The second project to be mentioned in this context is the construction of a longitudinal-biographical dataset, based on the data of the German Pension Insurance, the BA and the IAB called BASiD (Biographical data of selected social insurance agencies in Germany) (Budzaket al. 2009). Both the Research Data Centre of the German Pension Insurance (FDZ-RV) and the FDZ offer longitudinal individual-level datasets. These datasets contain on the one hand information on the social security notifications and on the other hand characteristics of the administrative procedures of both institutions. In each institution only information for the accomplishment of their own tasks is kept.

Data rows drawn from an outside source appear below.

File: src/rtl/core/bds_pkg.sv
// bds_pkg: shared constants and types for the 2x2 RGBA box downsampler.
// Used by bds_ctrl, bds_lane and box_downsample_2x2_rgba.
package bds_pkg;

	localparam int REG_W = 13;               // width of the dimension registers
	localparam int CFG_IDX_W = 8;            // configuration register index width
	localparam int CHAN_W = 8;               // one color channel
	localparam int SUM_W = CHAN_W + 1;       // sum of a horizontal pair
	localparam int NUM_LANES = 4;            // R, G, B, A
	localparam int STORE_W = NUM_LANES * SUM_W;
	localparam int DIM_RESET = 256;
	localparam int DEF_MAX_WIDTH = 4096;
	localparam int DEF_MAX_HEIGHT = 4096;

	// configuration register indexes
	localparam logic [CFG_IDX_W-1:0] REG_SRC_WIDTH = CFG_IDX_W'(0);
	localparam logic [CFG_IDX_W-1:0] REG_SRC_HEIGHT = CFG_IDX_W'(1);

	// per-beat decisions from the position tracker
	typedef struct packed {
		logic w_one;      // single source column
		logic h_one;      // single source row
		logic load_left;  // even column: park pixel as left half
		logic wr_en;      // even row: write pair sum to line store
		logic rd_en;      // odd row: fetch upper pair sum
		logic emit;       // this beat yields an output pixel
		logic row_end;
		logic level_end;
	} bds_ctl_t;

endpackage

For example, information concerning the number of children and birth dates is stored only at the German Pension Insurance, whereas information about training measures of the BA is only available at the IAB. The aim of the project is to construct a combined dataset and to offer the data to researchers as a scientific use file and via on-site use.
Another current project of the FDZ focuses on data on transnational commuting in the German–Danish border region. The IAB Regional Office Northern Germany in cooperation with the Department of Border Region Studies of the University of Southern Denmark is building up a dataset which enables for the first time the analysis of transnational commuting between Germany and Denmark in both directions. By using the method of record-linkage, transnational commuters are identified both in the German and Danish data (see Buch et al. 2009). Together with the FDZ the project partners work on a dataset containing individual employment biographies, which will be accessible via the FDZ. Beside nationality and gender, the data will also contain information on payment, industry codes and firm size therefore allowing structural analyses of transnational mobility.

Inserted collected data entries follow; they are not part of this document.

`src/hdl/imhq_pkg.sv`:
```
`timescale 1ns / 1ps
`default_nettype none
// ----------------------------------------------------------------------------
// imhq_pkg: shared types and constants
// Sizes, operation and status codes, controller-to-datapath command types.
// ----------------------------------------------------------------------------
package imhq_pkg;
    localparam int CAPACITY   = 64;
    localparam int KEY_BITS   = 16;
    localparam int PAGE_BITS  = 8;
    localparam int SLOT_BITS  = $clog2(CAPACITY + 1);
    localparam int ADDR_BITS  = $clog2(CAPACITY);
    localparam int PAGE_COUNT = 1 << PAGE_BITS;
    localparam int ENTRY_BITS = PAGE_BITS + KEY_BITS;

    localparam logic [1:0] KIND_INSERT   = 2'd0;
    localparam logic [1:0] KIND_EXTRACT  = 2'd1;
    localparam logic [1:0] KIND_INCREASE = 2'd2;

    localparam logic [2:0] ST_OK       = 3'd0;
    localparam logic [2:0] ST_EMPTY    = 3'd1;
    localparam logic [2:0] ST_FULL     = 3'd2;
    localparam logic [2:0] ST_DUP      = 3'd3;
    localparam logic [2:0] ST_ABSENT   = 3'd4;
    localparam logic [2:0] ST_DECREASE = 3'd5;

    // Datapath operation selected by the controller each cycle.
    typedef enum logic [3:0] {
        OP_NONE,
        OP_LATCH,      // capture input fields, position read under way
        OP_LOOKUP,     // capture position, read slot cur or the root
        OP_CHECK,      // capture read entry, read the last slot
        OP_APPEND,     // open a hole at count+1 for the new entry
        OP_SET_KEY,    // load the new key into the cursor entry
        OP_READ_UP,    // read parent of s
        OP_STEP_UP,    // move parent down if smaller
        OP_MOVE_LAST,  // last entry becomes the cursor, drop extracted page
        OP_READ_L,     // read left child
        OP_READ_R,     // read right child
        OP_STEP_DOWN,  // move larger child up if larger than the cursor
        OP_PLACE       // store cursor entry at its final slot
    } t_op;

    typedef struct packed {
        t_op        op;
        logic       done;
        logic [2:0] status;
        logic       key_stored;
        logic       clr_key;
        logic       slot_ok;
        logic       zero_page;
    } t_cmd;

    typedef struct packed {
        logic [1:0] kind;
        logic       present;
        logic       full;
        logic       empty;
        logic       decrease;
        logic       up_more;
        logic       up_swap;
        logic       down_more;
        logic       down_swap;
    } t_stat;
endpackage
`default_nettype wire

```
`src/hdl/indexed_max_heap_queue.sv`:
```
`timescale 1ns / 1ps
`default_nettype none
// ----------------------------------------------------------------------------
// indexed_max_heap_queue: indexed binary max-heap of page identifiers
// Insert, extract-max and key-increase on a 64-entry heap with position table.
// ----------------------------------------------------------------------------
// Usage: raise start with i_kind, i_page_id and i_key; the transaction is
// taken at the rising edge where start is high and busy is low, and the
// fields are captured at that edge. One result follows on o_status,
// o_page_out, o_key_out, o_slot_out and o_count_out, held until the next
// result; o_valid marks it for one cycle. The receiver cannot stall it.
// Insert and key increase sift the entry up level by level, and extract
// sifts the last entry down from the root. o_valid goes high in the same
// cycle that busy falls, and a new transaction may be taken in that same
// cycle. One transaction at a time.
// Reset clears the position valid bits, the entry count and the controller;
// heap memory is left as is, since only slots up to the count are read.
// ----------------------------------------------------------------------------
module indexed_max_heap_queue
    import imhq_pkg::*;
(
    input  wire logic                 i_clk,
    input  wire logic                 i_rst_n,
    input  wire logic                 start,
    output logic                      busy,
    input  wire logic [1:0]           i_kind,
    input  wire logic [PAGE_BITS-1:0] i_page_id,
    input  wire logic [KEY_BITS-1:0]  i_key,
    output logic                      o_valid,
    output logic [2:0]                o_status,
    output logic [PAGE_BITS-1:0]      o_page_out,
    output logic [KEY_BITS-1:0]       o_key_out,
    output logic [SLOT_BITS-1:0]      o_slot_out,
    output logic [SLOT_BITS-1:0]      o_count_out
);
    t_cmd  w_cmd;
    t_stat w_stat;

    imhq_controller u_ctrl (
        .i_clk(i_clk), .i_rst_n(i_rst_n), .start(start), .busy(busy),
        .i_stat(w_stat), .o_cmd(w_cmd)
    );

    imhq_datapath u_dp (
        .i_clk(i_clk), .i_rst_n(i_rst_n), .i_kind(i_kind),
        .i_page_id(i_page_id), .i_key(i_key), .i_cmd(w_cmd), .o_stat(w_stat),
        .o_valid(o_valid), .o_status(o_status), .o_page_out(o_page_out),
        .o_key_out(o_key_out), .o_slot_out(o_slot_out), .o_count_out(o_count_out)
    );
endmodule
`default_nettype wire

```
`src/hdl/imhq_datapath.sv`:
```
`timescale 1ns / 1ps
`default_nettype none
// ----------------------------------------------------------------------------
// imhq_datapath: heap storage and sift datapath
// Heap memory, position table with valid bits, cursor and result registers.
// ----------------------------------------------------------------------------
module imhq_datapath
    import imhq_pkg::*;
(
    input  wire logic                 i_clk,
    input  wire logic                 i_rst_n,
    input  wire logic [1:0]           i_kind,
    input  wire logic [PAGE_BITS-1:0] i_page_id,
    input  wire logic [KEY_BITS-1:0]  i_key,
    input  wire t_cmd                 i_cmd,
    output t_stat                     o_stat,
    output logic                      o_valid,
    output logic [2:0]                o_status,
    output logic [PAGE_BITS-1:0]      o_page_out,
    output logic [KEY_BITS-1:0]       o_key_out,
    output logic [SLOT_BITS-1:0]      o_slot_out,
    output logic [SLOT_BITS-1:0]      o_count_out
);
    // Heap entries, slot s lives at address s-1.
    logic [ENTRY_BITS-1:0] r_heap [CAPACITY];
    logic [SLOT_BITS-1:0]  r_pos [PAGE_COUNT];
    logic [PAGE_COUNT-1:0] r_pos_vld;

    logic [1:0]            r_kind;
    logic [PAGE_BITS-1:0]  r_page;
    logic [KEY_BITS-1:0]   r_key;
    logic [SLOT_BITS-1:0]  r_count, r_s, r_cur;
    logic [SLOT_BITS-1:0]  r_pos_rd;
    logic [ENTRY_BITS-1:0] r_a, r_b, r_rd; // cursor entry, left child, read data

    function automatic logic [ADDR_BITS-1:0] addr(input logic [SLOT_BITS-1:0] s);
        logic [SLOT_BITS-1:0] t;
        t = s - 1'b1;
        return t[ADDR_BITS-1:0];
    endfunction

    logic [SLOT_BITS-1:0]  w_par, w_l, w_r, w_pos_now, w_child_slot;
    logic [KEY_BITS-1:0]   w_ka, w_kb, w_kd;
    logic                  w_has_right, w_right_wins;
    logic [ENTRY_BITS-1:0] w_child;
    assign w_par = r_s >> 1;
    assign w_l   = {r_s[SLOT_BITS-2:0], 1'b0};
    assign w_r   = {r_s[SLOT_BITS-2:0], 1'b1};
    assign w_ka  = r_a[KEY_BITS-1:0];
    assign w_kb  = r_b[KEY_BITS-1:0];
    assign w_kd  = r_rd[KEY_BITS-1:0];
    assign w_pos_now    = r_pos_vld[r_page] ? r_pos_rd : '0;
    assign w_has_right  = (w_r <= r_count);
    // Right child is on r_rd during a down step; left wins a tie.
    assign w_right_wins = w_has_right && (w_kd > w_kb);
    assign w_child      = w_right_wins ? r_rd : r_b;
    assign w_child_slot = w_right_wins ? w_r : w_l;

    always_comb begin
        o_stat.kind      = r_kind;
        o_stat.present   = (r_cur != '0) && (r_cur <= r_count);
        o_stat.full      = (r_count >= SLOT_BITS'(CAPACITY));
        o_stat.empty     = (r_count == '0);
        o_stat.decrease  = (r_key < w_kd);
        o_stat.up_more   = (r_s > SLOT_BITS'(1));
        o_stat.up_swap   = (w_kd < w_ka);
        o_stat.down_more = (r_s <= SLOT_BITS'(CAPACITY / 2)) && (w_l <= r_count);
        o_stat.down_swap = (w_ka < w_child[KEY_BITS-1:0]);
    end

    // Heap memory: one write and one read a cycle.
    logic                  w_we;
    logic [ADDR_BITS-1:0]  w_wa, w_ra;
    logic [ENTRY_BITS-1:0] w_wd;
    // Position table: one write a cycle, one read.
    logic                  w_pwe;
    logic [PAGE_BITS-1:0]  w_pwa;
    logic [SLOT_BITS-1:0]  w_pwd;
    logic                  w_pvld;

    always_comb begin
        w_we = 1'b0; w_wa = addr(r_s); w_wd = r_a;
        w_ra = addr(r_s);
        w_pwe = 1'b0; w_pwa = r_page; w_pwd = r_s; w_pvld = 1'b1;
        case (i_cmd.op)
            OP_LOOKUP: begin
                w_ra = (r_kind == KIND_EXTRACT) ? addr(SLOT_BITS'(1)) : addr(w_pos_now);
            end
            OP_CHECK:     w_ra = addr(r_count);
            OP_READ_UP:   w_ra = addr(w_par);
            OP_STEP_UP: begin
                if (o_stat.up_swap) begin
                    w_we = 1'b1; w_wd = r_rd;
                    w_pwe = 1'b1; w_pwa = r_rd[ENTRY_BITS-1:KEY_BITS];
                end
            end
            OP_MOVE_LAST: begin
                // Drop the extracted page from the position table.
                w_pwe = 1'b1; w_pwa = r_a[ENTRY_BITS-1:KEY_BITS];
                w_pwd = '0; w_pvld = 1'b0;
            end
            OP_READ_L:    w_ra = addr(w_l);
            OP_READ_R:    w_ra = addr(w_r);
            OP_STEP_DOWN: begin
                if (o_stat.down_swap) begin
                    w_we = 1'b1; w_wd = w_child;
                    w_pwe = 1'b1; w_pwa = w_child[ENTRY_BITS-1:KEY_BITS];
                end
            end
            OP_PLACE: begin
                // An emptied heap has nothing left to store.
                if (r_count != '0) begin
                    w_we = 1'b1;
                    w_pwe = 1'b1; w_pwa = r_a[ENTRY_BITS-1:KEY_BITS];
                end
            end
            default: ;
        endcase
    end

    always_ff @(posedge i_clk) begin
        if (w_we) r_heap[w_wa] <= w_wd;
        r_rd <= r_heap[w_ra];
        if (w_pwe) r_pos[w_pwa] <= w_pwd;
        r_pos_rd <= r_pos[i_page_id];
    end

    always_ff @(posedge i_clk) begin
        if (!i_rst_n) begin
            r_pos_vld <= '0;
            r_count   <= '0;
            o_valid   <= 1'b0;
        end else begin
            o_valid <= i_cmd.done;
            if (w_pwe) r_pos_vld[w_pwa] <= w_pvld;
            case (i_cmd.op)
                OP_APPEND:    r_count <= r_count + 1'b1;
                OP_MOVE_LAST: r_count <= r_count - 1'b1;
                default: ;
            endcase
        end
    end

    always_ff @(posedge i_clk) begin
        case (i_cmd.op)
            OP_LATCH: begin
                r_kind <= i_kind; r_page <= i_page_id; r_key <= i_key;
            end
            OP_LOOKUP: begin
                r_cur <= w_pos_now; r_s <= w_pos_now;
            end
            OP_CHECK:  r_a <= r_rd;
            OP_APPEND: begin
                r_s <= r_count + 1'b1; r_a <= {r_page, r_key};
            end
            OP_SET_KEY: r_a <= {r_page, r_key};
            OP_STEP_UP: begin
                if (o_stat.up_swap) r_s <= w_par;
            end
            OP_MOVE_LAST: begin
                // Hold the extracted entry for the result; last entry sifts down.
                r_page <= r_a[ENTRY_BITS-1:KEY_BITS]; r_key <= r_a[KEY_BITS-1:0];
                r_a <= r_rd; r_s <= SLOT_BITS'(1);
            end
            OP_READ_R: r_b <= r_rd;
            OP_STEP_DOWN: begin
                if (o_stat.down_swap) r_s <= w_child_slot;
            end
            default: ;
        endcase
    end

    // Result registers.
    always_ff @(posedge i_clk) begin
        if (i_cmd.done) begin
            o_status    <= i_cmd.status;
            o_page_out  <= i_cmd.zero_page ? '0 : r_page;
            o_key_out   <= i_cmd.clr_key ? '0 : (i_cmd.key_stored ? w_kd : r_key);
            o_slot_out  <= i_cmd.slot_ok ? r_s : '0;
            o_count_out <= r_count;
        end
    end
endmodule
`default_nettype wire

```
`src/hdl/imhq_controller.sv`:
```
`timescale 1ns / 1ps
`default_nettype none
// ----------------------------------------------------------------------------
// imhq_controller: operation sequencer
// Steps the datapath through lookup, checks and the sift loops.
// ----------------------------------------------------------------------------
module imhq_controller
    import imhq_pkg::*;
(
    input  wire logic i_clk,
    input  wire logic i_rst_n,
    input  wire logic start,
    output logic      busy,
    input  t_stat     i_stat,
    output t_cmd      o_cmd
);
    typedef enum logic [3:0] {
        S_IDLE, S_LOOK, S_CHECK, S_APPEND, S_SET, S_UP_RD, S_UP_STEP,
        S_EX_MOVE, S_DN_L, S_DN_R, S_DN_STEP, S_PLACE
    } t_state;

    t_state r_state, n_state;

    always_comb begin
        o_cmd = '0;
        o_cmd.op = OP_NONE;
        n_state = r_state;
        case (r_state)
            S_IDLE: begin
                if (start) begin
                    o_cmd.op = OP_LATCH;
                    n_state = S_LOOK;
                end
            end
            S_LOOK: begin
                o_cmd.op = OP_LOOKUP;
                n_state = S_CHECK;
            end
            S_CHECK: begin
                o_cmd.op = OP_CHECK;
                n_state = S_IDLE;
                case (i_stat.kind)
                    KIND_INSERT: begin
                        if (i_stat.present) begin
                            o_cmd.done = 1'b1; o_cmd.status = ST_DUP;
                            o_cmd.key_stored = 1'b1;
                        end else if (i_stat.full) begin
                            o_cmd.done = 1'b1; o_cmd.status = ST_FULL;
                            o_cmd.clr_key = 1'b1;
                        end else begin
                            n_state = S_APPEND;
                        end
                    end
                    KIND_EXTRACT: begin
                        if (i_stat.empty) begin
                            o_cmd.done = 1'b1; o_cmd.status = ST_EMPTY;
                            o_cmd.clr_key = 1'b1; o_cmd.zero_page = 1'b1;
                        end else begin
                            n_state = S_EX_MOVE;
                        end
                    end
                    KIND_INCREASE: begin
                        if (!i_stat.present) begin
                            o_cmd.done = 1'b1; o_cmd.status = ST_ABSENT;
                            o_cmd.clr_key = 1'b1;
                        end else if (i_stat.decrease) begin
                            o_cmd.done = 1'b1; o_cmd.status = ST_DECREASE;
                            o_cmd.key_stored = 1'b1;
                        end else begin
                            n_state = S_SET;
                        end
                    end
                    default: begin
                        // Unused kind: report ok and change nothing.
                        o_cmd.done = 1'b1; o_cmd.status = ST_OK;
                        o_cmd.clr_key = 1'b1;
                    end
                endcase
            end
            S_APPEND: begin
                o_cmd.op = OP_APPEND;
                n_state = S_UP_RD;
            end
            S_SET: begin
                o_cmd.op = OP_SET_KEY;
                n_state = S_UP_RD;
            end
            S_UP_RD: begin
                if (i_stat.up_more) begin
                    o_cmd.op = OP_READ_UP;
                    n_state = S_UP_STEP;
                end else begin
                    n_state = S_PLACE;
                end
            end
            S_UP_STEP: begin
                o_cmd.op = OP_STEP_UP;
                n_state = i_stat.up_swap ? S_UP_RD : S_PLACE;
            end
            S_EX_MOVE: begin
                o_cmd.op = OP_MOVE_LAST;
                n_state = S_DN_L;
            end
            S_DN_L: begin
                if (i_stat.down_more) begin
                    o_cmd.op = OP_READ_L;
                    n_state = S_DN_R;
                end else begin
                    n_state = S_PLACE;
                end
            end
            S_DN_R: begin
                o_cmd.op = OP_READ_R;
                n_state = S_DN_STEP;
            end
            S_DN_STEP: begin
                o_cmd.op = OP_STEP_DOWN;
                n_state = i_stat.down_swap ? S_DN_L : S_PLACE;
            end
            S_PLACE: begin
                o_cmd.op = OP_PLACE;
                o_cmd.done = 1'b1; o_cmd.status = ST_OK;
                o_cmd.slot_ok = (i_stat.kind != KIND_EXTRACT);
                n_state = S_IDLE;
            end
            default: n_state = S_IDLE;
        endcase
    end

    always_ff @(posedge i_clk) begin
        if (!i_rst_n) r_state <= S_IDLE;
        else          r_state <= n_state;
    end
    assign busy = (r_state != S_IDLE);
endmodule
`default_nettype wire
```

While the projects mentioned so far focused on the development of new datasets, the emphasis of the last research project lies on the evaluation of already existing data. In cooperation with the RWI Essen (Rheinisch-Westfälisches Institut für Wirtschaftsforschung) data on the BA's Employment History aggregated on the postal code level are merged with the German Socio-Economic Panel (G-SOEP)Footnote 8. The project aims at an empirical application of models of social interactions to the patterns and determinants of human capital formation. It is an often observed empirical regularity in Germany that agents who belong to the same group tend to behave similarly and to display similar outcomes with regard to the transition from school to work and career dynamics. In order to evaluate this data on a specifically disaggregated level, postal-code areas, are for example required.

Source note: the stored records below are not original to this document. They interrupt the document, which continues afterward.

[src/rgb_to_hsv_converter_defines.svh]
// Assertion macros shared by the RGB to HSV converter.
// Depends on nothing; the asserting module must have i_clk and i_rst_n in scope.
`ifndef RGB_TO_HSV_CONVERTER_DEFINES_SVH
`define RGB_TO_HSV_CONVERTER_DEFINES_SVH

// Checks that the consequent holds in the same cycle as the antecedent.
`define RGBHSV_CHECK(lbl, ante, cons, msg) \
    lbl: assert property (@(posedge i_clk) disable iff (!i_rst_n) (ante) |-> (cons)) \
        else $error(msg);

// Checks that the consequent holds in the cycle after the antecedent.
`define RGBHSV_CHECK_NEXT(lbl, ante, cons, msg) \
    lbl: assert property (@(posedge i_clk) disable iff (!i_rst_n) (ante) |=> (cons)) \
        else $error(msg);

`endif

[src/rgbhsv_pkg.sv]
// Shared types, constants and helper functions for the RGB to HSV converter.
// Depends on nothing; used by every module of the block.
package rgbhsv_pkg;

    // Default parameter values of the top level.
    localparam int CHANNEL_BITS_DEF  = 8;
    localparam int HUE_FRAC_BITS_DEF = 6;
    localparam int SAT_BITS_DEF      = 16;

    // Hue covers 0 to 359 degrees, so nine integer bits.
    localparam int HUE_INT_BITS = 9;
    localparam int HUE_FULL_DEG = 360;

    // Sector offsets in degrees and the width of one sector.
    localparam int HUE_OFF_RED   = 0;
    localparam int HUE_OFF_GREEN = 120;
    localparam int HUE_OFF_BLUE  = 240;
    localparam int SECTOR_DEG    = 60;

    // Which channel holds the maximum.
    typedef enum logic [1:0] {
        SEC_RED,
        SEC_GREEN,
        SEC_BLUE
    } t_sector;

    function automatic int max_int(input int a, input int b);
        return (a > b) ? a : b;
    endfunction

    // Number of quotient bits, and so of divider stages, for the given format.
    function automatic int div_stage_count(input int hue_frac_bits, input int sat_bits);
        return max_int(HUE_INT_BITS + hue_frac_bits, sat_bits + 1);
    endfunction

endpackage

With the foundation of its own research data centre in 2004 the BA followed a recommendation of the KVI in order to facilitate and standardize access to microdata on the German labour market. Just one year after the FDZ started its work, numerous researchers had applied successfully for data access demonstrating the necessity and the usefulness of such a kind of institution.
Now, five years after its foundation, the FDZ has become one of the most important suppliers of microdata on the German labour market. It was positively evaluated by the Council for Social and Economic Data (Rat für Sozial- und Wirtschaftsdaten) in 2006 and by the German Council of Science and Humanities (Wissenschaftsrat) in 2007 which confirmed the FDZ is an internationally unique institution: “The Research Data Centre (focusing on methods and data access) is an internationally visible, indispensable service institution, unique in Europe and a prime example to other institutions, possessing large datasets of scientific importance”. (German Council of Science and Humanities 2007, p. 55). Besides the comparatively easy data access methods, elaborate documentation and the high research potential of the data were responsible for the development in the demand for the data.
The activities of the FDZ in the past five years have not been restricted to the administration of the existing data products. Several new data products have been developed and offered to the scientific community. Among these new developments were for example the Establishment-History Panel (BHP) and the scientific use files of the Integrated Employment Biographies (IEBS) or the Panel WeLL. Conferences and Workshops have been held in order to deepen the knowledge on the available data and to expand the network within the scientific community.
The past five years have been a very successful period for the FDZ. But still the development of the FDZ has not come to an end. After the data resources of the BA have been used for the development of (new) data products, the next step for the FDZ will be the linkage of these data with other German microdata as is intended in the KombifiD or the BASiD project. Also the further opening of the FDZ to the international data market is one of the aims for the near future. The RDC-in-RDC approach and the establishment of a FDZ branch in Ann Arbor, Michigan will mark further milestones in the development of the FDZ in particular and for the access to administrative German microdata in general.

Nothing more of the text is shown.